# Notebook Instructions

1. If you are new to Jupyter notebooks, please go through this introductory manual <a href='https://quantra.quantinsti.com/quantra-notebook' target="_blank">here</a>.
1. Any changes made in this notebook would be lost after you close the browser window. **You can download the notebook to save your work on your PC.**
1. Before running this notebook on your local PC:<br>
i.  You need to set up a Python environment and the relevant packages on your local PC. To do so, go through the section on "**Run Codes Locally on Your Machine**" in the course.<br>
ii. You need to **download the zip file available in the last unit** of this course. The zip file contains the data files and/or python modules that might be required to run this notebook.

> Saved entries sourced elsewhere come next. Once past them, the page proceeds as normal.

[src/hw/hwm_ctl_map.vh]
/*
 Register map, field positions and reset values of the monitor
 identification and run-control register group.
 Assumes inclusion by bare name from the design files under hw/.
*/
`ifndef HWM_CTL_MAP_VH
`define HWM_CTL_MAP_VH

// Register addresses
`define HWM_ADDR_DUTY0 8'h30
`define HWM_ADDR_DUTY2 8'h32
`define HWM_ADDR_MAKER_ID 8'h3e
`define HWM_ADDR_SILICON_REV 8'h3f
`define HWM_ADDR_RUN_CTRL 8'h40
`define HWM_ADDR_PARAM_FIRST 8'h5c
`define HWM_ADDR_PARAM_LAST 8'h6e
`define HWM_PARAM_COUNT 19

// Control register fields
`define HWM_CTRL_START_BIT 0
`define HWM_CTRL_LOCK_BIT 1
`define HWM_CTRL_READY_BIT 2
`define HWM_CTRL_FORCE_BIT 3
`define HWM_CTRL_RESET 8'h00

// Revision register fields
`define HWM_REV_STEP_LSB 0
`define HWM_REV_BASE_LSB 4
`define HWM_REV_SUPERSET_BIT 3

// Duty values
`define HWM_DUTY_FULL 8'hff
`define HWM_DUTY_OFF 8'h00

`endif

[src/hw/hwm_ready_seq.v]
/*
 Power-up ready sequencer: raises a sticky ready flag after a settle
 count once the converters report correct operation.
 Assumes adc_ok is synchronous to sys_clk.
*/
`timescale 1ns/100ps
`default_nettype none

module hwm_ready_seq #(
   parameter SETTLE_CYCLES = 16
) (
   input wire sys_clk,
   input wire sys_rst,
   input wire adc_ok,
   output reg ready_r
);

   reg [15:0] cnt_r;

   // Ready only after reset settle and converters healthy
   always @(posedge sys_clk) begin
      if (sys_rst) begin
         cnt_r <= 16'h0000;
         ready_r <= 1'b0;
      end else begin
         if (cnt_r != SETTLE_CYCLES[15:0]) begin
            cnt_r <= cnt_r + 16'h0001;
         end else if (adc_ok) begin
            ready_r <= 1'b1;
         end
      end
   end

endmodule

`default_nettype wire

[src/hw/hwm_pwm_ch.v]
/*
 One PWM output channel: 255-step period, advanced by a tick enable.
 Assumes tick is a one-cycle pulse from a divider in sys_clk domain.
*/
`timescale 1ns/100ps
`default_nettype none

module hwm_pwm_ch (
   input wire sys_clk,
   input wire sys_rst,
   input wire tick,
   input wire [7:0] duty,
   output reg pwm_r
);

   reg [7:0] cnt_r;

   // Counter 0..254, so duty ff gives a constant high
   always @(posedge sys_clk) begin
      if (sys_rst) begin
         cnt_r <= 8'h00;
         pwm_r <= 1'b1;
      end else if (tick) begin
         cnt_r <= (cnt_r == 8'hfe) ? 8'h00 : cnt_r + 8'h01;
         pwm_r <= (cnt_r < duty);
      end
   end

endmodule

`default_nettype wire

[src/hw/hwm_ctl_top.v]
/*
 Identification and run-control register group of a hardware monitor,
 reached over the two-wire management bus, with fan parameter store,
 lock, ready sequencing and PWM full-duty force.
 Assumes scl_i and sda_i synchronous to sys_clk; the bus wire is
 resolved outside from sda_oe_r (low driven when high).
*/
// Summary of operation
// - The maker identifier register returns a fixed code and ignores writes.
// - The revision register holds the stepping low and the base number high, both constant.
// - The top bit of the stepping field is set to flag the register superset.
// - The revision register is read-only and writes do not change it.
// - With start set, fan control uses the programmed parameters at 5Ch to 6Eh.
// - With start clear, fan control uses built-in defaults and ignores programmed values.
// - Setting or clearing start leaves the stored parameter values untouched.
// - The start bit stays writable whether or not lock is set.
// - Writing one to lock makes the parameter registers read-only until power-off.
// - Once lock is set the lock bit itself cannot be cleared.
// - Ready reads zero until power-up is done and the converters work, then sets.
// - While the force bit is one every PWM output runs at full duty, lock or not.
// - The force bit overrides a disabled channel, which also runs at full duty.
// - Before start the duty registers read ffh and outputs run full, after start they follow the algorithm.
`timescale 1ns/100ps
`default_nettype none
`include "hwm_ctl_map.vh"

module hwm_ctl_top #(
   parameter [6:0] SLAVE_ADDR = 7'h2e,
   parameter [7:0] MAKER_ID = 8'h5a,
   parameter [3:0] BASE_NUMBER = 4'h3,
   parameter [3:0] STEP_NUMBER = 4'h8,
   parameter [7:0] DEFAULT_PARAM = 8'h00,
   parameter READY_SETTLE = 16,
   parameter PWM_DIV = 8
) (
   input wire sys_clk,
   input wire sys_rst,
   input wire scl_i,
   input wire sda_i,
   output reg sda_o_r,
   output reg sda_oe_r,
   input wire adc_ok,
   input wire [23:0] auto_duty,
   input wire [2:0] pwm_disable,
   input wire [4:0] prm_idx,
   output reg [7:0] prm_val_r,
   output reg use_programmed_r,
   output reg param_lock_r,
   output wire [2:0] pwm_out
);

   // Bus states
   localparam [2:0] ST_IDLE = 3'd0;
   localparam [2:0] ST_RX = 3'd1;
   localparam [2:0] ST_ACK = 3'd2;
   localparam [2:0] ST_TX = 3'd3;
   localparam [2:0] ST_TACK = 3'd4;

   // Byte phases of a transaction
   localparam [1:0] PH_ADDR = 2'd0;
   localparam [1:0] PH_PTR = 2'd1;
   localparam [1:0] PH_DATA = 2'd2;

   reg [2:0] state_r;
   reg [1:0] phase_r;
   reg [3:0] bit_cnt_r;
   reg [7:0] shift_r;
   reg [7:0] ptr_r;
   reg rd_r;
   reg scl_d_r;
   reg sda_d_r;
   reg start_r;
   reg lock_r;
   reg force_r;
   reg [7:0] param_mem [0:`HWM_PARAM_COUNT-1];
   reg [23:0] duty_r;
   reg [15:0] div_r;
   reg tick_r;
   wire ready;
   wire scl_rise;
   wire scl_fall;
   wire bus_start;
   wire bus_stop;
   wire [7:0] ptr_off;
   wire [4:0] ptr_idx;
   integer i, j;

   assign scl_rise = scl_i & ~scl_d_r;
   assign scl_fall = ~scl_i & scl_d_r;
   assign bus_start = scl_i & scl_d_r & sda_d_r & ~sda_i;
   assign bus_stop = scl_i & scl_d_r & ~sda_d_r & sda_i;
   assign ptr_off = ptr_r - `HWM_ADDR_PARAM_FIRST;
   assign ptr_idx = ptr_off[4:0];

   // Address falls in the fan parameter range
   function is_param;
      input [7:0] a;
      begin
         is_param = (a >= `HWM_ADDR_PARAM_FIRST) && (a <= `HWM_ADDR_PARAM_LAST);
      end
   endfunction

   // Effective duty of one channel
   function [7:0] eff_duty;
      input [7:0] auto_val;
      input dis;
      input st;
      input frc;
      begin
         if (frc) begin
            eff_duty = `HWM_DUTY_FULL;
         end else if (!st) begin
            eff_duty = `HWM_DUTY_FULL;
         end else if (dis) begin
            eff_duty = `HWM_DUTY_OFF;
         end else begin
            eff_duty = auto_val;
         end
      end
   endfunction

   // Read data for an address
   function [7:0] rd_data;
      input [7:0] a;
      reg [7:0] off;
      begin
         off = a - `HWM_ADDR_PARAM_FIRST;
         if (a == `HWM_ADDR_MAKER_ID) begin
            rd_data = MAKER_ID;
         end else if (a == `HWM_ADDR_SILICON_REV) begin
            rd_data = {BASE_NUMBER, STEP_NUMBER};
            rd_data[`HWM_REV_SUPERSET_BIT] = 1'b1;
         end else if (a == `HWM_ADDR_RUN_CTRL) begin
            rd_data = 8'h00;
            rd_data[`HWM_CTRL_START_BIT] = start_r;
            rd_data[`HWM_CTRL_LOCK_BIT] = lock_r;
            rd_data[`HWM_CTRL_READY_BIT] = ready;
            rd_data[`HWM_CTRL_FORCE_BIT] = force_r;
         end else if (a >= `HWM_ADDR_DUTY0 && a <= `HWM_ADDR_DUTY2) begin
            rd_data = duty_r[(a[1:0] * 8) +: 8];
         end else if (is_param(a)) begin
            rd_data = param_mem[off[4:0]];
         end else begin
            rd_data = 8'h00;
         end
      end
   endfunction

   wire [7:0] rd_cur = rd_data(ptr_r);

   hwm_ready_seq #(
      .SETTLE_CYCLES(READY_SETTLE)
   ) u_hwm_ready_seq (
      .sys_clk(sys_clk),
      .sys_rst(sys_rst),
      .adc_ok(adc_ok),
      .ready_r(ready)
   );

   // PWM tick divider
   always @(posedge sys_clk) begin
      if (sys_rst) begin
         div_r <= 16'h0000;
         tick_r <= 1'b0;
      end else if (div_r == PWM_DIV[15:0] - 16'h0001) begin
         div_r <= 16'h0000;
         tick_r <= 1'b1;
      end else begin
         div_r <= div_r + 16'h0001;
         tick_r <= 1'b0;
      end
   end

   genvar g;
   generate
      for (g = 0; g < 3; g = g + 1) begin : g_pwm
         hwm_pwm_ch u_hwm_pwm_ch (
            .sys_clk(sys_clk),
            .sys_rst(sys_rst),
            .tick(tick_r),
            .duty(duty_r[g*8 +: 8]),
            .pwm_r(pwm_out[g])
         );
      end
   endgenerate

   // Duty selection, parameter read-out and status outputs
   always @(posedge sys_clk) begin
      if (sys_rst) begin
         duty_r <= {3{`HWM_DUTY_FULL}};
         prm_val_r <= DEFAULT_PARAM;
         use_programmed_r <= 1'b0;
         param_lock_r <= 1'b0;
      end else begin
         for (i = 0; i < 3; i = i + 1) begin
            duty_r[i*8 +: 8] <= eff_duty(auto_duty[i*8 +: 8], pwm_disable[i], start_r,
               force_r);
         end
         if (start_r && prm_idx < `HWM_PARAM_COUNT) begin
            prm_val_r <= param_mem[prm_idx];
         end else begin
            prm_val_r <= DEFAULT_PARAM;
         end
         use_programmed_r <= start_r;
         param_lock_r <= lock_r;
      end
   end

   // Parameter store, never touched by start
   always @(posedge sys_clk) begin
      if (sys_rst) begin
         for (j = 0; j < `HWM_PARAM_COUNT; j = j + 1) begin
            param_mem[j] <= DEFAULT_PARAM;
         end
      end else if (state_r == ST_RX && scl_fall && bit_cnt_r == 4'd8 && phase_r == PH_DATA
         && is_param(ptr_r) && !lock_r) begin
         param_mem[ptr_idx] <= shift_r;
      end
   end

   // Control register; identifier and revision have no storage to write
   always @(posedge sys_clk) begin
      if (sys_rst) begin
         start_r <= 1'b0;
         lock_r <= 1'b0;
         force_r <= 1'b0;
      end else if (state_r == ST_RX && scl_fall && bit_cnt_r == 4'd8 && phase_r == PH_DATA
         && ptr_r == `HWM_ADDR_RUN_CTRL) begin
         start_r <= shift_r[`HWM_CTRL_START_BIT];
         lock_r <= lock_r | shift_r[`HWM_CTRL_LOCK_BIT];
         force_r <= shift_r[`HWM_CTRL_FORCE_BIT];
      end
   end

   // Two-wire bus slave; writes to 3e and 3f fall through unused
   always @(posedge sys_clk) begin
      if (sys_rst) begin
         state_r <= ST_IDLE;
         phase_r <= PH_ADDR;
         bit_cnt_r <= 4'd0;
         shift_r <= 8'h00;
         ptr_r <= 8'h00;
         rd_r <= 1'b0;
         scl_d_r <= 1'b1;
         sda_d_r <= 1'b1;
         sda_o_r <= 1'b0;
         sda_oe_r <= 1'b0;
      end else begin
         scl_d_r <= scl_i;
         sda_d_r <= sda_i;
         if (bus_start) begin
            state_r <= ST_RX;
            phase_r <= PH_ADDR;
            bit_cnt_r <= 4'd0;
            sda_oe_r <= 1'b0;
         end else if (bus_stop) begin
            state_r <= ST_IDLE;
            sda_oe_r <= 1'b0;
         end else begin
            case (state_r)
               ST_RX: begin
                  if (scl_rise && bit_cnt_r != 4'd8) begin
                     shift_r <= {shift_r[6:0], sda_i};
                     bit_cnt_r <= bit_cnt_r + 4'd1;
                  end else if (scl_fall && bit_cnt_r == 4'd8) begin
                     if (phase_r == PH_ADDR) begin
                        if (shift_r[7:1] == SLAVE_ADDR) begin
                           rd_r <= shift_r[0];
                           sda_oe_r <= 1'b1;
                           state_r <= ST_ACK;
                        end else begin
                           state_r <= ST_IDLE;
                        end
                     end else begin
                        if (phase_r == PH_PTR) begin
                           ptr_r <= shift_r;
                        end
                        sda_oe_r <= 1'b1;
                        state_r <= ST_ACK;
                     end
                  end
               end
               ST_ACK: begin
                  if (scl_fall) begin
                     bit_cnt_r <= 4'd0;
                     if (phase_r == PH_ADDR && rd_r) begin
                        shift_r <= rd_cur;
                        sda_oe_r <= ~rd_cur[7];
                        state_r <= ST_TX;
                     end else begin
                        sda_oe_r <= 1'b0;
                        phase_r <= (phase_r == PH_ADDR) ? PH_PTR : PH_DATA;
                        state_r <= ST_RX;
                     end
                  end
               end
               ST_TX: begin
                  if (scl_rise) begin
                     bit_cnt_r <= bit_cnt_r + 4'd1;
                  end else if (scl_fall) begin
                     if (bit_cnt_r == 4'd8) begin
                        sda_oe_r <= 1'b0;
                        state_r <= ST_TACK;
                     end else begin
                        shift_r <= {shift_r[6:0], 1'b0};
                        sda_oe_r <= ~shift_r[6];
                     end
                  end
               end
               ST_TACK: begin
                  if (scl_rise) begin
                     if (sda_i) begin
                        state_r <= ST_IDLE;
                     end else begin
                        bit_cnt_r <= 4'd0;
                     end
                  end else if (scl_fall) begin
                     shift_r <= rd_cur;
                     sda_oe_r <= ~rd_cur[7];
                     state_r <= ST_TX;
                  end
               end
               default: begin
                  sda_oe_r <= 1'b0;
                  state_r <= ST_IDLE;
               end
            endcase
         end
      end
   end

endmodule

`default_nettype wire
## config.mk

```make
export PLATFORM = sky130hd
export DESIGN_NAME = pcs_clock_supervisor
export DESIGN_NICKNAME = d
export VERILOG_FILES = /design/src/hdl/pcs_pkg.sv /design/src/hdl/pcs_rst_sync.sv /design/src/hdl/pcs_freq_mon.sv /design/src/hdl/pcs_clock_supervisor.sv
export SDC_FILE = /design/constraint.sdc
export NUM_CORES = 1
export LEC_CHECK = 0
export BUFFER_PORTS_ARGS = -buffer_cell sky130_fd_sc_hd__buf_2
export CORE_MARGIN = 10
export CORE_UTILIZATION = 25
export DETAILED_ROUTE_END_ITERATION = 8
export GPL_TIMING_DRIVEN = 0
export HOLD_SLACK_MARGIN = 0.03
export RECOVER_POWER = 25
export SYNTH_ARGS = -nofsm -noshare
export SYNTH_HDL_FRONTEND = slang
export SYNTH_HIERARCHICAL = 1
export SYNTH_SLANG_ARGS = --single-unit
```

## constraint.sdc

```tcl
create_clock -name ref_clk -period 3.5 [get_ports ref_clk]
set_input_delay 0 -clock ref_clk [delete_from_list [all_inputs] [get_ports ref_clk]]
set_output_delay 0 -clock ref_clk [all_outputs]
set_load 0.05 [all_outputs]
```
$ cat src/logic/csc_pkg.sv
// Constants and types for the charger source and status control block
package csc_pkg;
    localparam int CLK_HZ = 125_000_000;
    localparam int CYC_PER_MS = CLK_HZ / 1000;
    localparam int DET_WAIT_MS = 500;
    localparam int DET_DISC_MS = 100;
    localparam int CHG_DEGL_MS = 25;
    localparam int OVP_BLK_US = 100;
    localparam int LIM_FILT_NS = 5000;
    localparam int DET_WAIT_CYC = DET_WAIT_MS * CYC_PER_MS;
    localparam int DET_DISC_CYC = DET_DISC_MS * CYC_PER_MS;
    localparam int CHG_DEGL_CYC = CHG_DEGL_MS * CYC_PER_MS;
    localparam int OVP_BLK_CYC = OVP_BLK_US * (CLK_HZ / 1_000_000);
    localparam int LIM_FILT_CYC =
        (LIM_FILT_NS * (CLK_HZ / 1_000_000) + 999) / 1000;
    localparam int TMR_W = 27;
    localparam int FLAG_W = 17;
    localparam logic [11:0] ADDR_CFG = 12'h000;
    localparam logic [11:0] ADDR_STAT = 12'h004;
    localparam logic [5:0] TERM_DEF = 6'h0A;
    localparam logic [5:0] TERM_MIN = 6'h05;
    localparam logic [5:0] TERM_MAX = 6'h32;
    localparam int CFG_FLOAT_BIT = 8;
    localparam logic [31:0] CFG_RESET = 32'h0000010A;
    typedef enum logic [1:0] {
        LIM_100 = 2'h0,
        LIM_500 = 2'h1,
        LIM_FAST_CURRENT_SET = 2'h2
    } csc_lim_t;
    typedef enum logic [2:0] {
        PWR_DOWN = 3'h0,
        PWR_SLP = 3'h1,
        PWR_ACT = 3'h3,
        PWR_OVP = 3'h2,
        PWR_FLT = 3'h6
    } csc_pwr_t;
    typedef enum logic [1:0] {
        DET_WAIT = 2'h0,
        DET_RUN = 2'h1,
        DET_DONE = 2'h3
    } csc_det_t;
endpackage : csc_pkg
**config.mk**
```make
export PLATFORM = sky130hd
export DESIGN_NAME = tmc_handler
export DESIGN_NICKNAME = d
export VERILOG_FILES = /design/src/hdl/tmc_pkg.sv /design/src/hdl/tmc_handler.sv
export SDC_FILE = /design/constraint.sdc
export NUM_CORES = 1
export LEC_CHECK = 0
export ABC_AREA = 1
export ABC_CLOCK_PERIOD_IN_PS = 2600
export BUFFER_PORTS_ARGS = -buffer_cell sky130_fd_sc_hd__buf_4
export CAP_MARGIN = 20
export CORE_AREA = 2 2 103 105
export DETAILED_ROUTE_END_ITERATION = 10
export DIE_AREA = 0 0 105 107
export GPL_ROUTABILITY_DRIVEN = 1
export PLACE_DENSITY = 0.84
export SYNTH_ARGS = -nofsm -noshare
export SYNTH_HDL_FRONTEND = slang
export SYNTH_SLANG_ARGS = --single-unit
```
**constraint.sdc**
```tcl
create_clock -name i_core_clk -period 2.6 [get_ports i_core_clk]
set_clock_uncertainty 0.1 [all_clocks]
set_input_delay 0.26 -clock i_core_clk [delete_from_list [all_inputs] [get_ports i_core_clk]]
set_output_delay 0.26 -clock i_core_clk [all_outputs]
set_load 0.005 [all_outputs]
```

# Artificial Neural Networks Based Double Deep Q Learning Agents


In a reinforcement learning problem, except for the environment, the agent is the other cardinal part. In deep reinforcement learning, the agent is modelled using Artificial Neural Networks (ANNs). In this notebook, you will look at the Keras definitions of the two identical ANN-based agents which are used for creating the two Q-tables for Double Deep Q Learning architecture. Both of them are trained using different samples. This is done so that they can later be compared for value overestimation. This helps stabilise the learning process and helps make it fast.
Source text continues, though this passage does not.